**Exercise prompt:** Look through the records below, and whenever a line contains "divisor", copy it.

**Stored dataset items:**
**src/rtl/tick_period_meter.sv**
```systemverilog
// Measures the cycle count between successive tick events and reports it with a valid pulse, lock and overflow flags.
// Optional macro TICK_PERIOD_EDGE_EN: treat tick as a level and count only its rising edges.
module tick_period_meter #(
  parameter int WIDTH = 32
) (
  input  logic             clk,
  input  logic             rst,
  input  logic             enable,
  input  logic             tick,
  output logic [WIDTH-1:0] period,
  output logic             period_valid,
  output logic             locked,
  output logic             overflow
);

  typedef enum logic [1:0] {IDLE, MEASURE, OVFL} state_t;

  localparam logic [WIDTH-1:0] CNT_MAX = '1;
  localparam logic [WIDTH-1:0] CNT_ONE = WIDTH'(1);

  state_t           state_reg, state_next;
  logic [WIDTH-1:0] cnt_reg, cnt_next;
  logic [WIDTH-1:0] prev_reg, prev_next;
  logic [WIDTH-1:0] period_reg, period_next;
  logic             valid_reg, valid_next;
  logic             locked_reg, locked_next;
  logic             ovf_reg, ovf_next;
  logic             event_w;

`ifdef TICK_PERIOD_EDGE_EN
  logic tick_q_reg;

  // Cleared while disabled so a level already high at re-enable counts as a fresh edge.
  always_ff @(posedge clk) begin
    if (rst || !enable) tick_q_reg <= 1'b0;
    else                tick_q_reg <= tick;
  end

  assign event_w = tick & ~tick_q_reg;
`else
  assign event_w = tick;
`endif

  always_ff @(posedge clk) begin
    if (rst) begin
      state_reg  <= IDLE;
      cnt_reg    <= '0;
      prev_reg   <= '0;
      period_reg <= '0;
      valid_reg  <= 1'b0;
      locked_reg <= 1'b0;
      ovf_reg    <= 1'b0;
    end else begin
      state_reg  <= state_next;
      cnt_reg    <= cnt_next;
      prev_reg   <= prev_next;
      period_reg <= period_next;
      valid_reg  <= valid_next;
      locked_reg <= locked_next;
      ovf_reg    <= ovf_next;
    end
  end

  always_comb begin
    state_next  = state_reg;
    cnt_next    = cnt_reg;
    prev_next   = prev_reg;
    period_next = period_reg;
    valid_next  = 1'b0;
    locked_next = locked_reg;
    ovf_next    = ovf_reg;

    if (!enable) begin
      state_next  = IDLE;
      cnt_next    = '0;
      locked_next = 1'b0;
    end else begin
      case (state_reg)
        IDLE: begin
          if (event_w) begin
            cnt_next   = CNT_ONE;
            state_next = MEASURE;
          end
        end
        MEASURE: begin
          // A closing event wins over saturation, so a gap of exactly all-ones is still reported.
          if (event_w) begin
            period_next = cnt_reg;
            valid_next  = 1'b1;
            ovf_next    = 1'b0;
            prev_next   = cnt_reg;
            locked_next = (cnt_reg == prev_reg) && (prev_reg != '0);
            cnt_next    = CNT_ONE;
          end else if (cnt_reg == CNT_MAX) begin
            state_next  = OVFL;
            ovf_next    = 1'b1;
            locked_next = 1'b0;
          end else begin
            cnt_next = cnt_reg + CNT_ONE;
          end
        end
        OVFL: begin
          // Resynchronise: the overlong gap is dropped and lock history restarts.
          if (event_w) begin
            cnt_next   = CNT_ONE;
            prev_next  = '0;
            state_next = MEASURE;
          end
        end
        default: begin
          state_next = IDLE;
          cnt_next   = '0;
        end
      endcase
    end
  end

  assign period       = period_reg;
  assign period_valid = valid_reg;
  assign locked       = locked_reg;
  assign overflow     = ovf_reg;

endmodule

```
--
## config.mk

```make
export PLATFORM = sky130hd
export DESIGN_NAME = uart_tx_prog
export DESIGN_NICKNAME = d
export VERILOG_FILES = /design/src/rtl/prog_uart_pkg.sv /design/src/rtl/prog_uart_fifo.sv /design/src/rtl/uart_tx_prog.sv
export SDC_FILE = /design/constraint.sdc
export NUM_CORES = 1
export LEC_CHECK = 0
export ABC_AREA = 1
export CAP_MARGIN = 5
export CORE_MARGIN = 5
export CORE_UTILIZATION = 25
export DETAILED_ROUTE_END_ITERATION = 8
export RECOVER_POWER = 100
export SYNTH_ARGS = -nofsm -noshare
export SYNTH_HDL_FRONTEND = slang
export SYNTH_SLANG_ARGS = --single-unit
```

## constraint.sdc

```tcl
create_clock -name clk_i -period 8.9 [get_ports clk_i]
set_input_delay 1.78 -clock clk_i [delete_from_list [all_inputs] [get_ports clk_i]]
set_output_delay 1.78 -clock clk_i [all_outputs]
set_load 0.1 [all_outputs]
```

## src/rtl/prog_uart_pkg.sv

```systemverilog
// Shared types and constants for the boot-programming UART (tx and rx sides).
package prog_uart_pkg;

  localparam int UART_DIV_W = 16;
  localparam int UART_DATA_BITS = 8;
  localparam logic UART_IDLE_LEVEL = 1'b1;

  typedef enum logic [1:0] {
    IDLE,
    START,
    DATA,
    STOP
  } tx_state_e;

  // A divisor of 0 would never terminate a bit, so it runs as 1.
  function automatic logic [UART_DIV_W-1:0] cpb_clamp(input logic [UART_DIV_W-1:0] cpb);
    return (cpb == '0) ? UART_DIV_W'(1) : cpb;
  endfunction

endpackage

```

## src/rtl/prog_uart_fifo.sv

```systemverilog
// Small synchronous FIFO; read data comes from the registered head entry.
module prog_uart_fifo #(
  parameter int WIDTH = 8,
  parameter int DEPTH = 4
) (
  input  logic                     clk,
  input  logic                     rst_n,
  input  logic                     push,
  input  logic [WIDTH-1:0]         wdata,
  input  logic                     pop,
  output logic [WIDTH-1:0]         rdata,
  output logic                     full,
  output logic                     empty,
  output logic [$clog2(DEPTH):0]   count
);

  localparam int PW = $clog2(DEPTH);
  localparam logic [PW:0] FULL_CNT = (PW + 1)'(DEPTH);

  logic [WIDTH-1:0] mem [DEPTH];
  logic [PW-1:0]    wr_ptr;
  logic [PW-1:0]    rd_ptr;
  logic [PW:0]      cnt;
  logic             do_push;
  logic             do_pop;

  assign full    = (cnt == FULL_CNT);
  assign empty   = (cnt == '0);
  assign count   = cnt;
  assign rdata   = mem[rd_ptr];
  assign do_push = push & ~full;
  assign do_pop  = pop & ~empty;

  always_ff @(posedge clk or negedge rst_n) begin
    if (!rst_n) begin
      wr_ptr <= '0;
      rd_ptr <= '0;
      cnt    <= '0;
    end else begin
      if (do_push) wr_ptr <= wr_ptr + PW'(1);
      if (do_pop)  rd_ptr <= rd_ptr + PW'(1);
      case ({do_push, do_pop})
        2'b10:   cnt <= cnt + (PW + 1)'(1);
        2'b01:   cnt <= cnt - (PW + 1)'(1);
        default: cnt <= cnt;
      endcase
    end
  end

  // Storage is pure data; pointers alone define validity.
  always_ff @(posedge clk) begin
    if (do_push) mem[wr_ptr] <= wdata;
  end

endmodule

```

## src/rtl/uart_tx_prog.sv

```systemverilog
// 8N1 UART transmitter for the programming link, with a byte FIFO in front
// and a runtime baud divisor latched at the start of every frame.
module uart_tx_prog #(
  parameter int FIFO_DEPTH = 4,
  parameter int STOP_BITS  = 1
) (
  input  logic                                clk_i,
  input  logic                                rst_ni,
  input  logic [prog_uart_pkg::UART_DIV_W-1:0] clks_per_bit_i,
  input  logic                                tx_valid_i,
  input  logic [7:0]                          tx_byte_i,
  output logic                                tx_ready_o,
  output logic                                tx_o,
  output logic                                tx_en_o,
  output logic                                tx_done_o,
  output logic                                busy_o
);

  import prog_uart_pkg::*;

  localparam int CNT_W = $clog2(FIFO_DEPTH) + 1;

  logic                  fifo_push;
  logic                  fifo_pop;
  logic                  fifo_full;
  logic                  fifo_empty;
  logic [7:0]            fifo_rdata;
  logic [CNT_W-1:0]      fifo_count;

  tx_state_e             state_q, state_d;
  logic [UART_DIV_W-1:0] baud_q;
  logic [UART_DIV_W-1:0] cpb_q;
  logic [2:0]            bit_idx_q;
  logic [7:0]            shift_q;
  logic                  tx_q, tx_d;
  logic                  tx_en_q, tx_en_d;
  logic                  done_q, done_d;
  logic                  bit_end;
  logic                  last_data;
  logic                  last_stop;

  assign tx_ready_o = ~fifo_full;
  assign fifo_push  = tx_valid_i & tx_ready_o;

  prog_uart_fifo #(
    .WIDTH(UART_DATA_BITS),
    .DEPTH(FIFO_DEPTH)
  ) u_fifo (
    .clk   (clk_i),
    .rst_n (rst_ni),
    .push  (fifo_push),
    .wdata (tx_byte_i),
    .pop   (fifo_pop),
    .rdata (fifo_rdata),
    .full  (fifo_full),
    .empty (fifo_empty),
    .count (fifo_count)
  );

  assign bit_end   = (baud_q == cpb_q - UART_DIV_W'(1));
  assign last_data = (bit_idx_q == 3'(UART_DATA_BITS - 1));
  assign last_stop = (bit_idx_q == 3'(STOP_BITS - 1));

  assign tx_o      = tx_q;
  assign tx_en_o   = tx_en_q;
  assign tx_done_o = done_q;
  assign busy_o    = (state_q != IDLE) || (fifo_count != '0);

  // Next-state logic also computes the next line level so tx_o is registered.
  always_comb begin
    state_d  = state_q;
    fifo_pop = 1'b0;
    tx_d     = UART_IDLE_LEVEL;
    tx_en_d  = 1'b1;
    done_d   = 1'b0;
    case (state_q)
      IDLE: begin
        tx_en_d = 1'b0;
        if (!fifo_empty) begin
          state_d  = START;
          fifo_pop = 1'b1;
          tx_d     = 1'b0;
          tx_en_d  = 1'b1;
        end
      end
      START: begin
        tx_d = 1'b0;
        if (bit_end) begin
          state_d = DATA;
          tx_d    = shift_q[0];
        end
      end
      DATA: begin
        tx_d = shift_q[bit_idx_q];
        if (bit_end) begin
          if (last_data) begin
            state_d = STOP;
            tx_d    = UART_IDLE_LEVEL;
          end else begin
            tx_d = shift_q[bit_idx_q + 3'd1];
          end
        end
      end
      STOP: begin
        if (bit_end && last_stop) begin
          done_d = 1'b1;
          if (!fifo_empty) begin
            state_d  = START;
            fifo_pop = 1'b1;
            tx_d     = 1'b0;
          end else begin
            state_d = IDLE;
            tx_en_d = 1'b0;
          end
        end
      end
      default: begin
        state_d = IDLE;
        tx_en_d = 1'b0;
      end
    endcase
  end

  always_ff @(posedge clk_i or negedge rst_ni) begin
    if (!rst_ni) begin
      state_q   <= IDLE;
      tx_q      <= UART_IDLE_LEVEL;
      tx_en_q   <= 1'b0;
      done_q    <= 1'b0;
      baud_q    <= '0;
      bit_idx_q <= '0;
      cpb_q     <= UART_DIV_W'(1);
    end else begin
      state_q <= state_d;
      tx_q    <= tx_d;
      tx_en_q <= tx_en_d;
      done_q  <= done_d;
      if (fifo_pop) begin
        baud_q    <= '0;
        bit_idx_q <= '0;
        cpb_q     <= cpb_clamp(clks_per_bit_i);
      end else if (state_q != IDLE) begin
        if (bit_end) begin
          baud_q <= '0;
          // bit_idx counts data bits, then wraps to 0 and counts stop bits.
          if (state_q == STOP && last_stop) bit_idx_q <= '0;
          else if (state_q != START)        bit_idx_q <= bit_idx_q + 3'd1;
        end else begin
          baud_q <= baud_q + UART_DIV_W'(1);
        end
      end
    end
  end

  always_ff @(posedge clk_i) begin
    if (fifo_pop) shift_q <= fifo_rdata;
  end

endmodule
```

**Exercise result:**
  // A divisor of 0 would never terminate a bit, so it runs as 1.
// and a runtime baud divisor latched at the start of every frame.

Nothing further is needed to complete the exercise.